# Try it
Your answer should be the exact lines of the data below from the one containing "### src/rtl/reg_file_rd_port.sv" through the one containing "parameter int BYPASS"; please include nothing else.

______

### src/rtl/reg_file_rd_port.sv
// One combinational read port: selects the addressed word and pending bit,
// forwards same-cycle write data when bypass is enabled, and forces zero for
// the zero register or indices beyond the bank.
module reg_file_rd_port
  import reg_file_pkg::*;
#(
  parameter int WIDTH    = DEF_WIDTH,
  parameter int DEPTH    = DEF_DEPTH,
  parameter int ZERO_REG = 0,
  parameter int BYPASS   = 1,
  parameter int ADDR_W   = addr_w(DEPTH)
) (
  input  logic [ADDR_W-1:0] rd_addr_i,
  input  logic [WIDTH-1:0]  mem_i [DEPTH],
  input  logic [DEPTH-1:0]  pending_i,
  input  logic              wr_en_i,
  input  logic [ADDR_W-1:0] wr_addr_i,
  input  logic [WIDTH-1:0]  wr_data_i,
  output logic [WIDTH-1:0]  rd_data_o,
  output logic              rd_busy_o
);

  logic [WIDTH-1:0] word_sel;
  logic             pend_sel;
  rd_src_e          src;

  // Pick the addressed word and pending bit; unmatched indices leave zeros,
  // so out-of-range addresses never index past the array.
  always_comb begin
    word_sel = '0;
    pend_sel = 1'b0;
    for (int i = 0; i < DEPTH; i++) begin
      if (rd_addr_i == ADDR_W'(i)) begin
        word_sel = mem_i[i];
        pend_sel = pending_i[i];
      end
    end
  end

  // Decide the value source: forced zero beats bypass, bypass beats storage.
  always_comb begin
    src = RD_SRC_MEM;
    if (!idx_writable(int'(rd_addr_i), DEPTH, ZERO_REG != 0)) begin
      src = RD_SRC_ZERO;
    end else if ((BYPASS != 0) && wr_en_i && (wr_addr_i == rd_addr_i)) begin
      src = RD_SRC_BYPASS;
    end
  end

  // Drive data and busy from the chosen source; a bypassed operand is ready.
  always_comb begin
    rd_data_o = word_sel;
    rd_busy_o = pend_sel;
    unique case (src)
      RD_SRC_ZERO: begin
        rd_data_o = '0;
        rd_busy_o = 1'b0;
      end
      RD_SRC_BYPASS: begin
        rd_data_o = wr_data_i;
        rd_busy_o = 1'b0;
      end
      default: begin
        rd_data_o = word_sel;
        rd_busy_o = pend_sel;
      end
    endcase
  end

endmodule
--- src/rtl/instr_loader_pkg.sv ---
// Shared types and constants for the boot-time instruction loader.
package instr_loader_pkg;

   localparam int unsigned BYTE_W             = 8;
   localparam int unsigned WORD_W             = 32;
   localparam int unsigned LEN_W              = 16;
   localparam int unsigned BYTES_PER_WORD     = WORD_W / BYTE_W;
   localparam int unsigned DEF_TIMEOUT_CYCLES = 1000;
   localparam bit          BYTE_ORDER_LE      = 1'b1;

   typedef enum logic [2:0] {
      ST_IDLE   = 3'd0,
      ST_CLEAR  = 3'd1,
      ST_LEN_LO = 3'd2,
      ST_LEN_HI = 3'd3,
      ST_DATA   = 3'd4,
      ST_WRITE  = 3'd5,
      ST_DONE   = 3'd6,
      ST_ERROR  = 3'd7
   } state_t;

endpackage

______

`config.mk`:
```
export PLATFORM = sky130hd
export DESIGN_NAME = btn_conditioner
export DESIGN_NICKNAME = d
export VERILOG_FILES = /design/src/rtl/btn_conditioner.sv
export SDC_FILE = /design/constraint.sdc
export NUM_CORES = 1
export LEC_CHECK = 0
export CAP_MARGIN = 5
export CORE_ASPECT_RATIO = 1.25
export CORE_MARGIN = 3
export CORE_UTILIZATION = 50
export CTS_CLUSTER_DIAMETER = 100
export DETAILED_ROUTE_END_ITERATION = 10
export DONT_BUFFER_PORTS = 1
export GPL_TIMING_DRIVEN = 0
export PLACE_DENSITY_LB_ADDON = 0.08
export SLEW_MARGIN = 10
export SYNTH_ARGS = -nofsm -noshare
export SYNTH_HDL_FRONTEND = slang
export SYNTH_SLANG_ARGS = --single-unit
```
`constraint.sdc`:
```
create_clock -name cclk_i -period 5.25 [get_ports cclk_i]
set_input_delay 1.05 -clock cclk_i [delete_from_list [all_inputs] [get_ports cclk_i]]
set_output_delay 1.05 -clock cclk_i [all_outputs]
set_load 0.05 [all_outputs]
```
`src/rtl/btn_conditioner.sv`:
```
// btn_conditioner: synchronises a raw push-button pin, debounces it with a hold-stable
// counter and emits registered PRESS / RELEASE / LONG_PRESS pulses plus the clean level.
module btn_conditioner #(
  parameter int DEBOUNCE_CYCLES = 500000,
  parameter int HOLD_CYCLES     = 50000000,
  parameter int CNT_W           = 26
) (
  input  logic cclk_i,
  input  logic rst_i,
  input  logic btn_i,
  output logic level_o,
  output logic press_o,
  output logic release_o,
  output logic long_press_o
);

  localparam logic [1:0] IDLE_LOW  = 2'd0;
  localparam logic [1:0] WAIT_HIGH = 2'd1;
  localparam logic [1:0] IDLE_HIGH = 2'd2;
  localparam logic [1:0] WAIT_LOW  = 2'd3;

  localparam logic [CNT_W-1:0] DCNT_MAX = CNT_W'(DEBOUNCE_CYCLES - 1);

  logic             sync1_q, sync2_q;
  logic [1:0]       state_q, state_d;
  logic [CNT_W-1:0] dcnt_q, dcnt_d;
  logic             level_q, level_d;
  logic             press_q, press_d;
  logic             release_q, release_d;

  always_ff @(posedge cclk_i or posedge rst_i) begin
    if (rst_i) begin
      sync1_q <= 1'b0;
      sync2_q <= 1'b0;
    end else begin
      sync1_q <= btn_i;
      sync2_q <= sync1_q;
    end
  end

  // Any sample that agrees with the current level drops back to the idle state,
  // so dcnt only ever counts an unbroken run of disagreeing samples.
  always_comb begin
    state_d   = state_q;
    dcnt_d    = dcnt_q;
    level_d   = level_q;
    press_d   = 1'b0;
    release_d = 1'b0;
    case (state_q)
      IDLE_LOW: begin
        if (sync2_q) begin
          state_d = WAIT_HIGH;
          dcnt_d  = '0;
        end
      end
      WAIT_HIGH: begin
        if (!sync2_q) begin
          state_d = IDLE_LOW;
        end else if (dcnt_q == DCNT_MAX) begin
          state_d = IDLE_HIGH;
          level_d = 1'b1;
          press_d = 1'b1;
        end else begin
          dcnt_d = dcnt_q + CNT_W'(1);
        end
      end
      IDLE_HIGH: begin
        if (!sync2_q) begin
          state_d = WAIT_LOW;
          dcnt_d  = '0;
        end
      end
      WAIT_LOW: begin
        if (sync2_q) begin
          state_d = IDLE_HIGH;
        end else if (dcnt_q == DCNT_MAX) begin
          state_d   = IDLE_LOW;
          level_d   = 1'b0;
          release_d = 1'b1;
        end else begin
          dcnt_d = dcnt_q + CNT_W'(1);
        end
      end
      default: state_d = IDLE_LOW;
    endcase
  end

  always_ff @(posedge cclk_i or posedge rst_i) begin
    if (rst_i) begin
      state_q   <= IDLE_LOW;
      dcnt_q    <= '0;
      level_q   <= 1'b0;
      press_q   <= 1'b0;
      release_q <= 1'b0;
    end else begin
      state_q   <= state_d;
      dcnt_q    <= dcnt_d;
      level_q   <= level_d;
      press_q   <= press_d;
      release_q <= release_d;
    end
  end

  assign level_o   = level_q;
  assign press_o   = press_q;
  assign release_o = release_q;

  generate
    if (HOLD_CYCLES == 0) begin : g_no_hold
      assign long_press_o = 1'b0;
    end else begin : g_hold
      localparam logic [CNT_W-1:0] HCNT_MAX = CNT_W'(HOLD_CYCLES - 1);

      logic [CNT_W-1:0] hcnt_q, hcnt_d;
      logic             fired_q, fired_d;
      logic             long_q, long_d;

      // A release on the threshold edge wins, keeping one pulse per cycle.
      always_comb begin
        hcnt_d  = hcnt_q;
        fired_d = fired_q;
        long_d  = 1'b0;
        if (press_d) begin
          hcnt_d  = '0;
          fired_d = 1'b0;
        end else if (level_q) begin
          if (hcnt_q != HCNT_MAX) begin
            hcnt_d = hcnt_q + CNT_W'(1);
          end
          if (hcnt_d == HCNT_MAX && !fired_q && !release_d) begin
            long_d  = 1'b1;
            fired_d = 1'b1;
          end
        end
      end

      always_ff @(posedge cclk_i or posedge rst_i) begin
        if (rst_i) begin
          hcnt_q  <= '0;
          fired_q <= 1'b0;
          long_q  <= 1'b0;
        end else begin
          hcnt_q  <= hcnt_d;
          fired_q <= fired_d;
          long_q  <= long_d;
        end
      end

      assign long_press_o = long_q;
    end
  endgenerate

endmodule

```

______

# Result below
### src/rtl/reg_file_rd_port.sv
// One combinational read port: selects the addressed word and pending bit,
// forwards same-cycle write data when bypass is enabled, and forces zero for
// the zero register or indices beyond the bank.
module reg_file_rd_port
  import reg_file_pkg::*;
#(
  parameter int WIDTH    = DEF_WIDTH,
  parameter int DEPTH    = DEF_DEPTH,
  parameter int ZERO_REG = 0,
  parameter int BYPASS   = 1,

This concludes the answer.